• Task description
Each record, in full, must be restated word for word.

---------- Records supplied ----------

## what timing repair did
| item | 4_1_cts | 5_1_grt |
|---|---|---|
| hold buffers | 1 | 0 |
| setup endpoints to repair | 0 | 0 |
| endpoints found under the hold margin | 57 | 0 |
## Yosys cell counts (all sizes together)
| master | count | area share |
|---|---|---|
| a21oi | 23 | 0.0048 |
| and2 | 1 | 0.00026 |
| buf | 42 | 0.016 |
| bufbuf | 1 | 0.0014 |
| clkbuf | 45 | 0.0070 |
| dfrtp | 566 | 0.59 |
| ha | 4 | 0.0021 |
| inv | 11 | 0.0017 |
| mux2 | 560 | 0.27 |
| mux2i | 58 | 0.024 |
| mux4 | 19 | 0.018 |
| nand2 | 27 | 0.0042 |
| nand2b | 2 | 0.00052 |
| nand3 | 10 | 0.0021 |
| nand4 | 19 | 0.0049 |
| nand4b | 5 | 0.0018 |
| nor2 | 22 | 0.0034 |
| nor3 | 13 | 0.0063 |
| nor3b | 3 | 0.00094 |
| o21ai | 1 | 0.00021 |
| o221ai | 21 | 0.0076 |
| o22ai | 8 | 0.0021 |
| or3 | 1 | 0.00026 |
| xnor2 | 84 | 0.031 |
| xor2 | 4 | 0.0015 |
File: config.mk
export PLATFORM = sky130hd
export DESIGN_NAME = oam_dma_engine
export DESIGN_NICKNAME = d
export VERILOG_FILES = /design/src/rtl/oam_dma_pkg.sv /design/src/rtl/dma_sched.sv /design/src/rtl/dma_addr_gen.sv /design/src/rtl/cpu_bus_filter.sv /design/src/rtl/oam_dma_engine.sv
export SDC_FILE = /design/constraint.sdc
export NUM_CORES = 1
export LEC_CHECK = 0
export BUFFER_PORTS_ARGS = -buffer_cell sky130_fd_sc_hd__buf_2
export CAP_MARGIN = 20
export CORE_MARGIN = 2
export CORE_UTILIZATION = 47
export DETAILED_ROUTE_END_ITERATION = 12
export PLACE_DENSITY = 0.81
export RECOVER_POWER = 25
export SYNTH_ARGS = -nofsm -noshare
export SYNTH_HDL_FRONTEND = slang
export SYNTH_SLANG_ARGS = --single-unit
File: constraint.sdc
create_clock -name clk -period 2.7 [get_ports clk]
set_input_delay 0.135 -clock clk [delete_from_list [all_inputs] [get_ports clk]]
set_output_delay 0.135 -clock clk [all_outputs]
set_load 0.05 [all_outputs]
File: src/rtl/oam_dma_pkg.sv
package oam_dma_pkg;

  localparam int unsigned ADDR_W = 16;
  localparam int unsigned DATA_W = 8;

  typedef logic [ADDR_W-1:0] addr_t;
  typedef logic [DATA_W-1:0] data_t;

  // True when addr lies inside the window [lo, hi]
  function automatic logic in_window(input addr_t addr, input addr_t lo, input addr_t hi);
    return (addr >= lo) && (addr <= hi);
  endfunction

endpackage

File: src/rtl/dma_sched.sv
// Cycle-counted scheduler: start latency, byte interval, remaining count.
module dma_sched #(
  parameter int unsigned XFER_LEN    = 160,
  parameter int unsigned FIRST_DELAY = 8,
  parameter int unsigned BYTE_PERIOD = 4,
  parameter int unsigned CNT_W       = 16
) (
  input  logic             clk,
  input  logic             rst,
  input  logic             start_ok_i,
  output logic             busy_o,
  output logic [CNT_W-1:0] cnt_o,
  output logic             fire_rd_o,
  output logic             fire_wr_o
);

  localparam int unsigned REM_W = $clog2(XFER_LEN + 1);
  localparam logic [CNT_W-1:0] CNT_IDLE  = '1;
  localparam logic [CNT_W-1:0] CNT_FIRST = CNT_W'(FIRST_DELAY - 1);
  localparam logic [CNT_W-1:0] CNT_NEXT  = CNT_W'(BYTE_PERIOD - 1);
  localparam logic [REM_W-1:0] REM_FULL  = REM_W'(XFER_LEN);

  logic             busy_q;
  logic [CNT_W-1:0] cnt_q;
  logic [REM_W-1:0] rem_q;

  always_ff @(posedge clk) begin
    if (rst) begin
      busy_q <= 1'b0;
      cnt_q  <= CNT_IDLE;
      rem_q  <= '0;
    end else if (start_ok_i) begin
      busy_q <= 1'b1;
      cnt_q  <= CNT_FIRST;
      rem_q  <= REM_FULL;
    end else if (busy_q) begin
      if (cnt_q == '0) begin
        if (rem_q == REM_W'(1)) begin
          busy_q <= 1'b0;
          cnt_q  <= CNT_IDLE;
          rem_q  <= '0;
        end else begin
          cnt_q <= CNT_NEXT;
          rem_q <= rem_q - REM_W'(1);
        end
      end else begin
        cnt_q <= cnt_q - CNT_W'(1);
      end
    end
  end

  // Read one cycle ahead of the write so a synchronous source can answer.
  assign fire_rd_o = busy_q && (cnt_q == CNT_W'(1));
  assign fire_wr_o = busy_q && (cnt_q == '0);
  assign busy_o    = busy_q;
  assign cnt_o     = cnt_q;

  AST_IDLE_COUNTER_MAX: assert property (@(posedge clk) disable iff (rst)
    !busy_q |-> (cnt_q == CNT_IDLE));

  AST_REMAINING_NONZERO: assert property (@(posedge clk) disable iff (rst)
    busy_q |-> (rem_q != '0));

endmodule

----------

• Problem solution
## what timing repair did
| item | 4_1_cts | 5_1_grt |
|---|---|---|
| hold buffers | 1 | 0 |
| setup endpoints to repair | 0 | 0 |
| endpoints found under the hold margin | 57 | 0 |
## Yosys cell counts (all sizes together)
| master | count | area share |
|---|---|---|
| a21oi | 23 | 0.0048 |
| and2 | 1 | 0.00026 |
| buf | 42 | 0.016 |
| bufbuf | 1 | 0.0014 |
| clkbuf | 45 | 0.0070 |
| dfrtp | 566 | 0.59 |
| ha | 4 | 0.0021 |
| inv | 11 | 0.0017 |
| mux2 | 560 | 0.27 |
| mux2i | 58 | 0.024 |
| mux4 | 19 | 0.018 |
| nand2 | 27 | 0.0042 |
| nand2b | 2 | 0.00052 |
| nand3 | 10 | 0.0021 |
| nand4 | 19 | 0.0049 |
| nand4b | 5 | 0.0018 |
| nor2 | 22 | 0.0034 |
| nor3 | 13 | 0.0063 |
| nor3b | 3 | 0.00094 |
| o21ai | 1 | 0.00021 |
| o221ai | 21 | 0.0076 |
| o22ai | 8 | 0.0021 |
| or3 | 1 | 0.00026 |
| xnor2 | 84 | 0.031 |
| xor2 | 4 | 0.0015 |
File: config.mk
export PLATFORM = sky130hd
export DESIGN_NAME = oam_dma_engine
export DESIGN_NICKNAME = d
export VERILOG_FILES = /design/src/rtl/oam_dma_pkg.sv /design/src/rtl/dma_sched.sv /design/src/rtl/dma_addr_gen.sv /design/src/rtl/cpu_bus_filter.sv /design/src/rtl/oam_dma_engine.sv
export SDC_FILE = /design/constraint.sdc
export NUM_CORES = 1
export LEC_CHECK = 0
export BUFFER_PORTS_ARGS = -buffer_cell sky130_fd_sc_hd__buf_2
export CAP_MARGIN = 20
export CORE_MARGIN = 2
export CORE_UTILIZATION = 47
export DETAILED_ROUTE_END_ITERATION = 12
export PLACE_DENSITY = 0.81
export RECOVER_POWER = 25
export SYNTH_ARGS = -nofsm -noshare
export SYNTH_HDL_FRONTEND = slang
export SYNTH_SLANG_ARGS = --single-unit
File: constraint.sdc
create_clock -name clk -period 2.7 [get_ports clk]
set_input_delay 0.135 -clock clk [delete_from_list [all_inputs] [get_ports clk]]
set_output_delay 0.135 -clock clk [all_outputs]
set_load 0.05 [all_outputs]
File: src/rtl/oam_dma_pkg.sv
package oam_dma_pkg;

  localparam int unsigned ADDR_W = 16;
  localparam int unsigned DATA_W = 8;

  typedef logic [ADDR_W-1:0] addr_t;
  typedef logic [DATA_W-1:0] data_t;

  // True when addr lies inside the window [lo, hi]
  function automatic logic in_window(input addr_t addr, input addr_t lo, input addr_t hi);
    return (addr >= lo) && (addr <= hi);
  endfunction

endpackage

File: src/rtl/dma_sched.sv
// Cycle-counted scheduler: start latency, byte interval, remaining count.
module dma_sched #(
  parameter int unsigned XFER_LEN    = 160,
  parameter int unsigned FIRST_DELAY = 8,
  parameter int unsigned BYTE_PERIOD = 4,
  parameter int unsigned CNT_W       = 16
) (
  input  logic             clk,
  input  logic             rst,
  input  logic             start_ok_i,
  output logic             busy_o,
  output logic [CNT_W-1:0] cnt_o,
  output logic             fire_rd_o,
  output logic             fire_wr_o
);

  localparam int unsigned REM_W = $clog2(XFER_LEN + 1);
  localparam logic [CNT_W-1:0] CNT_IDLE  = '1;
  localparam logic [CNT_W-1:0] CNT_FIRST = CNT_W'(FIRST_DELAY - 1);
  localparam logic [CNT_W-1:0] CNT_NEXT  = CNT_W'(BYTE_PERIOD - 1);
  localparam logic [REM_W-1:0] REM_FULL  = REM_W'(XFER_LEN);

  logic             busy_q;
  logic [CNT_W-1:0] cnt_q;
  logic [REM_W-1:0] rem_q;

  always_ff @(posedge clk) begin
    if (rst) begin
      busy_q <= 1'b0;
      cnt_q  <= CNT_IDLE;
      rem_q  <= '0;
    end else if (start_ok_i) begin
      busy_q <= 1'b1;
      cnt_q  <= CNT_FIRST;
      rem_q  <= REM_FULL;
    end else if (busy_q) begin
      if (cnt_q == '0) begin
        if (rem_q == REM_W'(1)) begin
          busy_q <= 1'b0;
          cnt_q  <= CNT_IDLE;
          rem_q  <= '0;
        end else begin
          cnt_q <= CNT_NEXT;
          rem_q <= rem_q - REM_W'(1);
        end
      end else begin
        cnt_q <= cnt_q - CNT_W'(1);
      end
    end
  end

  // Read one cycle ahead of the write so a synchronous source can answer.
  assign fire_rd_o = busy_q && (cnt_q == CNT_W'(1));
  assign fire_wr_o = busy_q && (cnt_q == '0);
  assign busy_o    = busy_q;
  assign cnt_o     = cnt_q;

  AST_IDLE_COUNTER_MAX: assert property (@(posedge clk) disable iff (rst)
    !busy_q |-> (cnt_q == CNT_IDLE));

  AST_REMAINING_NONZERO: assert property (@(posedge clk) disable iff (rst)
    busy_q |-> (rem_q != '0));

endmodule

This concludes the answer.